● Task statement: Working from the records below, repeat exactly the lines starting at the line that contains "qor: cts.clock_path_buffers 2" and ending at the line that contains "qor: floorplan.io_pins 124", inclusive.

+---+

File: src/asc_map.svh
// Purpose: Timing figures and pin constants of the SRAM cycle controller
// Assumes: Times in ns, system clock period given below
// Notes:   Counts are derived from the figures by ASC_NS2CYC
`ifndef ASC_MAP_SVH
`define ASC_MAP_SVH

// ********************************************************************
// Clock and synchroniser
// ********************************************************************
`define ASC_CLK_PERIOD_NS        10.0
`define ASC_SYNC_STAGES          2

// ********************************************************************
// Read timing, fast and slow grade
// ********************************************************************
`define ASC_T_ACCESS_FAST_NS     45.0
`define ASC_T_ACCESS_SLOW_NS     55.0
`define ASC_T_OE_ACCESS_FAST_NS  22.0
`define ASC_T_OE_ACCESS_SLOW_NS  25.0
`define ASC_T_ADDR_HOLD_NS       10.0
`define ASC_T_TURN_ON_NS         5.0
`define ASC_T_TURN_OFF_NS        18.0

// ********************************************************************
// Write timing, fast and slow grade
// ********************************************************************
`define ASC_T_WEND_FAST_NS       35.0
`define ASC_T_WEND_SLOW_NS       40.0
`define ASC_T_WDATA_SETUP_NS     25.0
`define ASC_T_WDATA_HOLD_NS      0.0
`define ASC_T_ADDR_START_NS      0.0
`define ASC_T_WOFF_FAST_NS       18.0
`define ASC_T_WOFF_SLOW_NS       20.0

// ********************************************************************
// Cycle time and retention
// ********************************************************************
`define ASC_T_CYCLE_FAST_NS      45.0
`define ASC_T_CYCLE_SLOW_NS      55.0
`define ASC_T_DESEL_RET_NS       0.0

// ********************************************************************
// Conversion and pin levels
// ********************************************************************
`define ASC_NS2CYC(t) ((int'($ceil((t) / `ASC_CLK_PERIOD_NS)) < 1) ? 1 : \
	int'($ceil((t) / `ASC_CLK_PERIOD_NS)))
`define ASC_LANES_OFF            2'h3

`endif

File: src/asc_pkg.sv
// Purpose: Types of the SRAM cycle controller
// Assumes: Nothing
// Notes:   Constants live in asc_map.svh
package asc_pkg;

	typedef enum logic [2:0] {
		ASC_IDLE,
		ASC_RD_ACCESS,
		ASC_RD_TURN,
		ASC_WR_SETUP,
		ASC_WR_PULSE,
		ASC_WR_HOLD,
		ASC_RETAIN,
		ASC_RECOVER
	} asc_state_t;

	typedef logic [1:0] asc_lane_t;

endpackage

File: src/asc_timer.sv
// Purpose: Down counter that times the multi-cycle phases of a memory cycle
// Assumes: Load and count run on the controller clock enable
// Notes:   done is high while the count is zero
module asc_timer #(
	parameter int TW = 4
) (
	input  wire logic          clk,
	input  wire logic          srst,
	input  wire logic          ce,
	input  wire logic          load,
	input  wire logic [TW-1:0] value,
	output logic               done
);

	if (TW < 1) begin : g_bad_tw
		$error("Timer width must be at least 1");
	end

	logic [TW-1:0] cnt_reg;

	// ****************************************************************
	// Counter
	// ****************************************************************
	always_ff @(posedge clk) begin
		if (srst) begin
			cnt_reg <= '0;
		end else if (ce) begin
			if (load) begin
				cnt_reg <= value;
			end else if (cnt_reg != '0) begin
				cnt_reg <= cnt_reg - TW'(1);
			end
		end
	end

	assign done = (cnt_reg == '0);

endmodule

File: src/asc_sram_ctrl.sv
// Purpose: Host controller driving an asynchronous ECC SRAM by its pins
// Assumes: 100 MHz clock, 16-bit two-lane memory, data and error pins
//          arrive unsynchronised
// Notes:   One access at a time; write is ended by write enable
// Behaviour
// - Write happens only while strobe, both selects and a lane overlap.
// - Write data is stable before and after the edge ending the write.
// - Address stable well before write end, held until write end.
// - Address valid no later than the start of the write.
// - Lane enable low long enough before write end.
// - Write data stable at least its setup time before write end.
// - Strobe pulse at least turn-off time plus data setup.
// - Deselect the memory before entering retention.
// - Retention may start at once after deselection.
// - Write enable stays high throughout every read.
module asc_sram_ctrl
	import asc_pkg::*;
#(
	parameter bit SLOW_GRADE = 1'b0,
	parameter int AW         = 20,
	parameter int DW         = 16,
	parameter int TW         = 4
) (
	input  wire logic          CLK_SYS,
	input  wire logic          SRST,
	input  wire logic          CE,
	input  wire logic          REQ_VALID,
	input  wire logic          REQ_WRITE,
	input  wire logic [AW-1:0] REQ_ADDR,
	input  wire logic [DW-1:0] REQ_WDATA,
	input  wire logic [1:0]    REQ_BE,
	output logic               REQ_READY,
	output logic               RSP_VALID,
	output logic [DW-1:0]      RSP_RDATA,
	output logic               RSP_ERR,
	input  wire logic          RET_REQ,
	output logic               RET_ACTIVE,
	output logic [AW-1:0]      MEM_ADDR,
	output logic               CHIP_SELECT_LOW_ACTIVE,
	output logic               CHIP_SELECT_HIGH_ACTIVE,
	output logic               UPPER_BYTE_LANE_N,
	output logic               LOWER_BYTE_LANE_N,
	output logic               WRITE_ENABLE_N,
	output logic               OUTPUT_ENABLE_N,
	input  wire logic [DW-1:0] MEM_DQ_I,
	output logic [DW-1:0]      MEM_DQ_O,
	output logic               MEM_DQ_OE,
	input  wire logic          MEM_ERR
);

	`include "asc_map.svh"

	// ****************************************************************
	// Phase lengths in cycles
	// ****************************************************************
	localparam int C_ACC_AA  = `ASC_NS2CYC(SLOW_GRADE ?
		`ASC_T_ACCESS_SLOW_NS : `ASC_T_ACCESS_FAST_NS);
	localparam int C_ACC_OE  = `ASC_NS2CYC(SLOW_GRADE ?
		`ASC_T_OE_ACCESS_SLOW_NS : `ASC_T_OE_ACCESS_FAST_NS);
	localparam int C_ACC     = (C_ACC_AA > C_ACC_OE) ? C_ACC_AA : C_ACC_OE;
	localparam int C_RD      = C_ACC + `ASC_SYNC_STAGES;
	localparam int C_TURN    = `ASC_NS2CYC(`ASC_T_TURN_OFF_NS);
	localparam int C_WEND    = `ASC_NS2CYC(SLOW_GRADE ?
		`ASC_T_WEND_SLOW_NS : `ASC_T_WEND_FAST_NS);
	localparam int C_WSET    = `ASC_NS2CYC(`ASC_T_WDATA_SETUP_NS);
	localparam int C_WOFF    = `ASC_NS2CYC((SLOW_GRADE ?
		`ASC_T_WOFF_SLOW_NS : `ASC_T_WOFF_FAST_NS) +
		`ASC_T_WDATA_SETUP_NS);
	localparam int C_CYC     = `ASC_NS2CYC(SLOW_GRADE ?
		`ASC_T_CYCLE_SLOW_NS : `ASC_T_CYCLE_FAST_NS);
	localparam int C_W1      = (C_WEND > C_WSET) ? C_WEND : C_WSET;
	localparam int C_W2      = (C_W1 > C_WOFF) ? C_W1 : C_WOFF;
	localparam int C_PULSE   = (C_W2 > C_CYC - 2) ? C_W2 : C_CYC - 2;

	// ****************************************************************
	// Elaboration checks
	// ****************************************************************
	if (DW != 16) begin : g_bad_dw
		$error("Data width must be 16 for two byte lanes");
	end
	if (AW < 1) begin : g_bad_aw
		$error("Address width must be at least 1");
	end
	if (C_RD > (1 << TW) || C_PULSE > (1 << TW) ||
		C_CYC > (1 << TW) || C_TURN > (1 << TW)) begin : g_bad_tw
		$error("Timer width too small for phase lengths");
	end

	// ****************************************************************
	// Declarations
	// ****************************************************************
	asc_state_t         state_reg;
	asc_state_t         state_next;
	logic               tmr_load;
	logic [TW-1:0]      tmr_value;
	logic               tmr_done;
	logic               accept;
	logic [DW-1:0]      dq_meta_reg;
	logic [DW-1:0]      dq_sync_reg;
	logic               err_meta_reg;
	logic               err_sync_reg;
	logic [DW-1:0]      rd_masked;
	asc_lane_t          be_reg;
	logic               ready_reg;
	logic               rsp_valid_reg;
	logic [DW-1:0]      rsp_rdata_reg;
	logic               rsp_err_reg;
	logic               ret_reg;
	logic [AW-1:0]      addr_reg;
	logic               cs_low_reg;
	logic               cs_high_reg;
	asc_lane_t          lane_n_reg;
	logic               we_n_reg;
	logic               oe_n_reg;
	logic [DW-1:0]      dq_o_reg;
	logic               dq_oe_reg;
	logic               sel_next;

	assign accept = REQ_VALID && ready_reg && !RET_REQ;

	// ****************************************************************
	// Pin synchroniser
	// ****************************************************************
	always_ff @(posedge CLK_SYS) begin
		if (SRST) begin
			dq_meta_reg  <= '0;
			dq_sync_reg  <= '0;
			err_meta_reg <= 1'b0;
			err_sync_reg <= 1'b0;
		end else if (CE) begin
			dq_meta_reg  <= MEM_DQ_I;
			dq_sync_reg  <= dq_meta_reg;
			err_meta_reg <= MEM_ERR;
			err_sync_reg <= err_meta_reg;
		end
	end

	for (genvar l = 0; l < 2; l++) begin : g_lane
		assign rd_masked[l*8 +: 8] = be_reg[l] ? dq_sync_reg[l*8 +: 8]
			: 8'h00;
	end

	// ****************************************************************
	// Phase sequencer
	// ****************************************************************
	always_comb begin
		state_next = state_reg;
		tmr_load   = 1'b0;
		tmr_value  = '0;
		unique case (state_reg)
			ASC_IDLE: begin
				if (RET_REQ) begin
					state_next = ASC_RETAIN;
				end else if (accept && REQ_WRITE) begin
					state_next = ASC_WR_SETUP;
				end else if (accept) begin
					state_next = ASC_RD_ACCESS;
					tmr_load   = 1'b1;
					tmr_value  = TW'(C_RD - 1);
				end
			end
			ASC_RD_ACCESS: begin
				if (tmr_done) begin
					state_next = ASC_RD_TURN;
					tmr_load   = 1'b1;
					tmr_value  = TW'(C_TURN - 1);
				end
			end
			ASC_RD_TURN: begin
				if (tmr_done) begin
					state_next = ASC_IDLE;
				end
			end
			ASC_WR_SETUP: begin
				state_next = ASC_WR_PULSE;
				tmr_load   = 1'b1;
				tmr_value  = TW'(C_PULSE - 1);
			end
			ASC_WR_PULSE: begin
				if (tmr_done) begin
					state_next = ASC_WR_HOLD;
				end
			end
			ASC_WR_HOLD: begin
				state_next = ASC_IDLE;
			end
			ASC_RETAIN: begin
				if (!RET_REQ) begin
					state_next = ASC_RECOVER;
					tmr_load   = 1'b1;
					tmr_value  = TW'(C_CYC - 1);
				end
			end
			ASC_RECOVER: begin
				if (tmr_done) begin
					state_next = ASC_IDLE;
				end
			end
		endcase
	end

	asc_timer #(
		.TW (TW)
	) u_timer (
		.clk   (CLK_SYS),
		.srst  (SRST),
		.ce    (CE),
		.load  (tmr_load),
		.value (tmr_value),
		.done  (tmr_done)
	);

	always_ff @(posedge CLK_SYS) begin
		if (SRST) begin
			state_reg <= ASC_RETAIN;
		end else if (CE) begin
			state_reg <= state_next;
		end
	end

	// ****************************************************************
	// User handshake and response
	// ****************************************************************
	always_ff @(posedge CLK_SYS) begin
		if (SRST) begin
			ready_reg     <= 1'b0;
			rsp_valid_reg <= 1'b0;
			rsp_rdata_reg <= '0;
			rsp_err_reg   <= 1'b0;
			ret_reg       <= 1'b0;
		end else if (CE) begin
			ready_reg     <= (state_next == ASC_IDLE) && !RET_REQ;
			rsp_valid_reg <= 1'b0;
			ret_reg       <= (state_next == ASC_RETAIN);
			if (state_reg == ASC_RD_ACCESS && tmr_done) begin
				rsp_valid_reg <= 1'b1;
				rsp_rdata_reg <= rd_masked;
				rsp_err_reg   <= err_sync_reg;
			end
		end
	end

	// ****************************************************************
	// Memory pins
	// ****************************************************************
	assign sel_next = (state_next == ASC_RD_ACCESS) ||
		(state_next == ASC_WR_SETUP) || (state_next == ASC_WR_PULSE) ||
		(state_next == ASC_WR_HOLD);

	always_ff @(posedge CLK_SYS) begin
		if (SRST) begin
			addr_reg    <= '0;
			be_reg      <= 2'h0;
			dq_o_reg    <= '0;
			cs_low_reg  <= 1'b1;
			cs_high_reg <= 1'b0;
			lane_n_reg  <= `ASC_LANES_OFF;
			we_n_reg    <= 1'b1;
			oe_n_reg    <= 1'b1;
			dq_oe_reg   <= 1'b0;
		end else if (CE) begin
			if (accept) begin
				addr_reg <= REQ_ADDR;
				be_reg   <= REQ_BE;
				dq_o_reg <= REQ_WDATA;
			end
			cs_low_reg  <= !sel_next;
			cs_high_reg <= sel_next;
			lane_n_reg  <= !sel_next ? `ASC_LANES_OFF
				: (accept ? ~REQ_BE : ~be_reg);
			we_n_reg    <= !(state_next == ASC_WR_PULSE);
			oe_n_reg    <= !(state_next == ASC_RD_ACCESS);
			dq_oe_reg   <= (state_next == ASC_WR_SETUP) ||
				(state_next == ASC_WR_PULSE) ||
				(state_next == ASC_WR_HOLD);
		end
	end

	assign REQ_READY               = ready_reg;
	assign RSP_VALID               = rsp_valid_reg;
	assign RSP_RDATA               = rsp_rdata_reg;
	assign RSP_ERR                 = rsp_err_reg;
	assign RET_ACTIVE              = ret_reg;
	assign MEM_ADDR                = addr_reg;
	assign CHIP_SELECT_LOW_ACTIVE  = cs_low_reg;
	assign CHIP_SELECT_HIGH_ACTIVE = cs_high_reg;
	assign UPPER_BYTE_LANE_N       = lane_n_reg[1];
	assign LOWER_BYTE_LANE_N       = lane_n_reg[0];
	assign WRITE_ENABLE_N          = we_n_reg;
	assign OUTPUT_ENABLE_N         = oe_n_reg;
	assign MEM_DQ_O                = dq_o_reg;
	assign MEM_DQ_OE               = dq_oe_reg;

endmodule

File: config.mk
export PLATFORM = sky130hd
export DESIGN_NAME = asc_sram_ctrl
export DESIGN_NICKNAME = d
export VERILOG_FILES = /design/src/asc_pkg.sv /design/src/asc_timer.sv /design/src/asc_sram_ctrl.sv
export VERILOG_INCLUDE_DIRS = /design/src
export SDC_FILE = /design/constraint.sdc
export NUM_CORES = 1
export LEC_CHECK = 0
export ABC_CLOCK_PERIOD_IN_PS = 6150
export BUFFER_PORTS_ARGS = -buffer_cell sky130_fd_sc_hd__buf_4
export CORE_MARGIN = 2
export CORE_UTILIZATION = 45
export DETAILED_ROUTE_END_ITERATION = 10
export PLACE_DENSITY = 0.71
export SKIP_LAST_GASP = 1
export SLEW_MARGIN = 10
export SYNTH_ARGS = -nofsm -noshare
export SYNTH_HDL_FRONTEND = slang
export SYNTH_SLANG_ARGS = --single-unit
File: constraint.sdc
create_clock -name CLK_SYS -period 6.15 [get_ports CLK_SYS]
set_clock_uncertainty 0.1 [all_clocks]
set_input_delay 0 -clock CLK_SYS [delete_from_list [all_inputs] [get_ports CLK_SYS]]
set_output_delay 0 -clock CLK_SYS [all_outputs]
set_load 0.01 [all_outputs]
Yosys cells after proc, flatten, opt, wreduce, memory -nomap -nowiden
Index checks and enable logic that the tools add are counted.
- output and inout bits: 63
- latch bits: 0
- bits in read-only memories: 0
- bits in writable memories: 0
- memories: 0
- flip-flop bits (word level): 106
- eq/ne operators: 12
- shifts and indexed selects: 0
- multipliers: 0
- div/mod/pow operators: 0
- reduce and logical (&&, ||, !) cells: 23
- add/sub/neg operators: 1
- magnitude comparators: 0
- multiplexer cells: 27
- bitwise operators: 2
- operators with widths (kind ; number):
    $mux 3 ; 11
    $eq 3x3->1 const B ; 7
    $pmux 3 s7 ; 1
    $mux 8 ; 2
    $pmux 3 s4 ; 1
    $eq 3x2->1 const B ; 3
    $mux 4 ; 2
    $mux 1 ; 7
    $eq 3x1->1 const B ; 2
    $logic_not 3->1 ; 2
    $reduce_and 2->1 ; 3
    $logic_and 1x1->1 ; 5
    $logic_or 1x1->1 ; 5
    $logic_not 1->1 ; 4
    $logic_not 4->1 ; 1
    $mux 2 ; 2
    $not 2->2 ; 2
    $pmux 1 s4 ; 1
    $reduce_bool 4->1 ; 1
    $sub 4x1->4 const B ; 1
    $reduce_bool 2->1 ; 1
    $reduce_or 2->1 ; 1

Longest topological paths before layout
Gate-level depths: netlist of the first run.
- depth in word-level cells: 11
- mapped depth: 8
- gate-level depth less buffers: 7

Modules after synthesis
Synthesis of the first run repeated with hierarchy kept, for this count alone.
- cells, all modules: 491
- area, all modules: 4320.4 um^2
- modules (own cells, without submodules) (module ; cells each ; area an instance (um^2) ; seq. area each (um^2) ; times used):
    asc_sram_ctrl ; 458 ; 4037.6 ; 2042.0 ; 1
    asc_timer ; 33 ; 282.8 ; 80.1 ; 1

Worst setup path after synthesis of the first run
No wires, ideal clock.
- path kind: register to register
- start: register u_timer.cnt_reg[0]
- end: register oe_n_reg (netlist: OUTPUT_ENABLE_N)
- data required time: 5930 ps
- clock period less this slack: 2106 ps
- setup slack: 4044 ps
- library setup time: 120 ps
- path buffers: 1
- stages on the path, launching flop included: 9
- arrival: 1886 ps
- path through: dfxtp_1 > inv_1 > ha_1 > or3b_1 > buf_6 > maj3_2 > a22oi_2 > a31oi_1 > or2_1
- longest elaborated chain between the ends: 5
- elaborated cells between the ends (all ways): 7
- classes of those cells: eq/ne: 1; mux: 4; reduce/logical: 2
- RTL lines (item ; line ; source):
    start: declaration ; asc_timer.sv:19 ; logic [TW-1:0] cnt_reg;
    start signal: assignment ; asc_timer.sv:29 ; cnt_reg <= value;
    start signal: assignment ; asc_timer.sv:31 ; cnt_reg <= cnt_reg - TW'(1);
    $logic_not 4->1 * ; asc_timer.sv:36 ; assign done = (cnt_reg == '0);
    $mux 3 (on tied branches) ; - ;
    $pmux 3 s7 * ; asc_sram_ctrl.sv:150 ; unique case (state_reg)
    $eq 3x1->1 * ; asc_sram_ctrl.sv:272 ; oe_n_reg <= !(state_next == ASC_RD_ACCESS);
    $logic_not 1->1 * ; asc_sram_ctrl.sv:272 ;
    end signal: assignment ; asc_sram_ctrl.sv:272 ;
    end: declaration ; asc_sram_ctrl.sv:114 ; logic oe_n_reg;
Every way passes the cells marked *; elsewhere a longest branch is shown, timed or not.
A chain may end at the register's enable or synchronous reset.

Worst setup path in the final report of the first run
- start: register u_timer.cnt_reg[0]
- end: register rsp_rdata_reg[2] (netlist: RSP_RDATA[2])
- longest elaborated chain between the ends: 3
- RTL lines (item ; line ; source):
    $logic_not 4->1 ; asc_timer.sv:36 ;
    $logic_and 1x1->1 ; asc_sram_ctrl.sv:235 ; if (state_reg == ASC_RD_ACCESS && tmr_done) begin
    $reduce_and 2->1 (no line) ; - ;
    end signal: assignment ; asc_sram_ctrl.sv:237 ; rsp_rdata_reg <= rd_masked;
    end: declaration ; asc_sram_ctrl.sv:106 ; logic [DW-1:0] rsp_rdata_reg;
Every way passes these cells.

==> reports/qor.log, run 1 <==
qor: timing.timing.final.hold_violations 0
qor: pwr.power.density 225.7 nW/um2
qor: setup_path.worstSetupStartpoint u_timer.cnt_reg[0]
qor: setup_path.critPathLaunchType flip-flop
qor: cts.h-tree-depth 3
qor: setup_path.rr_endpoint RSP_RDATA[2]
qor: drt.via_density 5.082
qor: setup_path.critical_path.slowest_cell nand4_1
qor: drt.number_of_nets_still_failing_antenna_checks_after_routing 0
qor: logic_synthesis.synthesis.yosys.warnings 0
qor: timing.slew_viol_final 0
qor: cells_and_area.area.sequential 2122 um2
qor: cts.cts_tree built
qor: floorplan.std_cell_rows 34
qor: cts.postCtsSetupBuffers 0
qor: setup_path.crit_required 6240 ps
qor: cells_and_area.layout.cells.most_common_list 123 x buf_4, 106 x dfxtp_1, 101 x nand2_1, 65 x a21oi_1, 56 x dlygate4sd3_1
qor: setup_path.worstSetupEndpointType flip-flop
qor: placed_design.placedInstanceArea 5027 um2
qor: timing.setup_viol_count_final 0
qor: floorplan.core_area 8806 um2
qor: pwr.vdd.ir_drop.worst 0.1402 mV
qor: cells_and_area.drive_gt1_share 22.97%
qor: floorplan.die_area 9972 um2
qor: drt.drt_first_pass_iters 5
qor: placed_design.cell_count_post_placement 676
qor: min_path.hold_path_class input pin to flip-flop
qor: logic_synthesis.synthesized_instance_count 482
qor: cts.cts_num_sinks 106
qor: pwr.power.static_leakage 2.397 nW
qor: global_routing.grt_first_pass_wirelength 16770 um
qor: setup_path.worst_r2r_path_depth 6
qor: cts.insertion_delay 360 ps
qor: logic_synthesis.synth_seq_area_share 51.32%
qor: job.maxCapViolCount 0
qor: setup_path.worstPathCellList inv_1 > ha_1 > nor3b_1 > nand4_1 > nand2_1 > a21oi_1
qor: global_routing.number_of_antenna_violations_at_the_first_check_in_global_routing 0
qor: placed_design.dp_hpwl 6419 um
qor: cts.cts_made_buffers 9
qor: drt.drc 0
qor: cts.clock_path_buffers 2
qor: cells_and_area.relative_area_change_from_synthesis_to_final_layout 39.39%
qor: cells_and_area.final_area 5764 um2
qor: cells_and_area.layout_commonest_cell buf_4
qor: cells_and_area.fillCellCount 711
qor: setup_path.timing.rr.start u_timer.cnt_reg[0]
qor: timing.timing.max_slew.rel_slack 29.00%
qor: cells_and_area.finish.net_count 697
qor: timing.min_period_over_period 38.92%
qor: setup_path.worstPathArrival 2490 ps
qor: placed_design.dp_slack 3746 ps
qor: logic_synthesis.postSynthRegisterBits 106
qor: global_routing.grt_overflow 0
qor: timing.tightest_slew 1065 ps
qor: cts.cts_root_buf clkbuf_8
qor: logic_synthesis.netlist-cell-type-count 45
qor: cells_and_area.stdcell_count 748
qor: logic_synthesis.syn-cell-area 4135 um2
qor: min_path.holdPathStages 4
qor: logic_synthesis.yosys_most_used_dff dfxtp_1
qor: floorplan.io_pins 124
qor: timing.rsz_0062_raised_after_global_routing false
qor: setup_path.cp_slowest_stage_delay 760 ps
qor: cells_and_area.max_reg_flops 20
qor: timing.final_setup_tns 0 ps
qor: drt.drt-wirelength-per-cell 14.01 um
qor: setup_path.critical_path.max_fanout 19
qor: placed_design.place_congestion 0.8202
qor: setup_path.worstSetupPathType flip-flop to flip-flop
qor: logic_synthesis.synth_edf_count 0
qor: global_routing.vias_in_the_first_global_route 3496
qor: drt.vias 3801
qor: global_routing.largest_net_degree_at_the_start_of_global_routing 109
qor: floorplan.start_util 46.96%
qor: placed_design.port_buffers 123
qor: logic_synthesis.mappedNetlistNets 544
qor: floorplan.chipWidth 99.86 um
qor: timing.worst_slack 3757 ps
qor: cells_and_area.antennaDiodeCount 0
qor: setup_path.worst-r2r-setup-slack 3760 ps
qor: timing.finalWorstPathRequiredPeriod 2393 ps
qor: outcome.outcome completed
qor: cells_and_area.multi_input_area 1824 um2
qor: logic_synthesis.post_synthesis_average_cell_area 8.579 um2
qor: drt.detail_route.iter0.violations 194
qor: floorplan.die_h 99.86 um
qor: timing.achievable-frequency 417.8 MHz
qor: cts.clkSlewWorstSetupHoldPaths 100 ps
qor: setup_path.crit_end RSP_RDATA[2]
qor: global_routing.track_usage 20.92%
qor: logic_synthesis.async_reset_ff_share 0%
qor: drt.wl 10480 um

+---+

● Response to the task:
qor: cts.clock_path_buffers 2
qor: cells_and_area.relative_area_change_from_synthesis_to_final_layout 39.39%
qor: cells_and_area.final_area 5764 um2
qor: cells_and_area.layout_commonest_cell buf_4
qor: cells_and_area.fillCellCount 711
qor: setup_path.timing.rr.start u_timer.cnt_reg[0]
qor: timing.timing.max_slew.rel_slack 29.00%
qor: cells_and_area.finish.net_count 697
qor: timing.min_period_over_period 38.92%
qor: setup_path.worstPathArrival 2490 ps
qor: placed_design.dp_slack 3746 ps
qor: logic_synthesis.postSynthRegisterBits 106
qor: global_routing.grt_overflow 0
qor: timing.tightest_slew 1065 ps
qor: cts.cts_root_buf clkbuf_8
qor: logic_synthesis.netlist-cell-type-count 45
qor: cells_and_area.stdcell_count 748
qor: logic_synthesis.syn-cell-area 4135 um2
qor: min_path.holdPathStages 4
qor: logic_synthesis.yosys_most_used_dff dfxtp_1
qor: floorplan.io_pins 124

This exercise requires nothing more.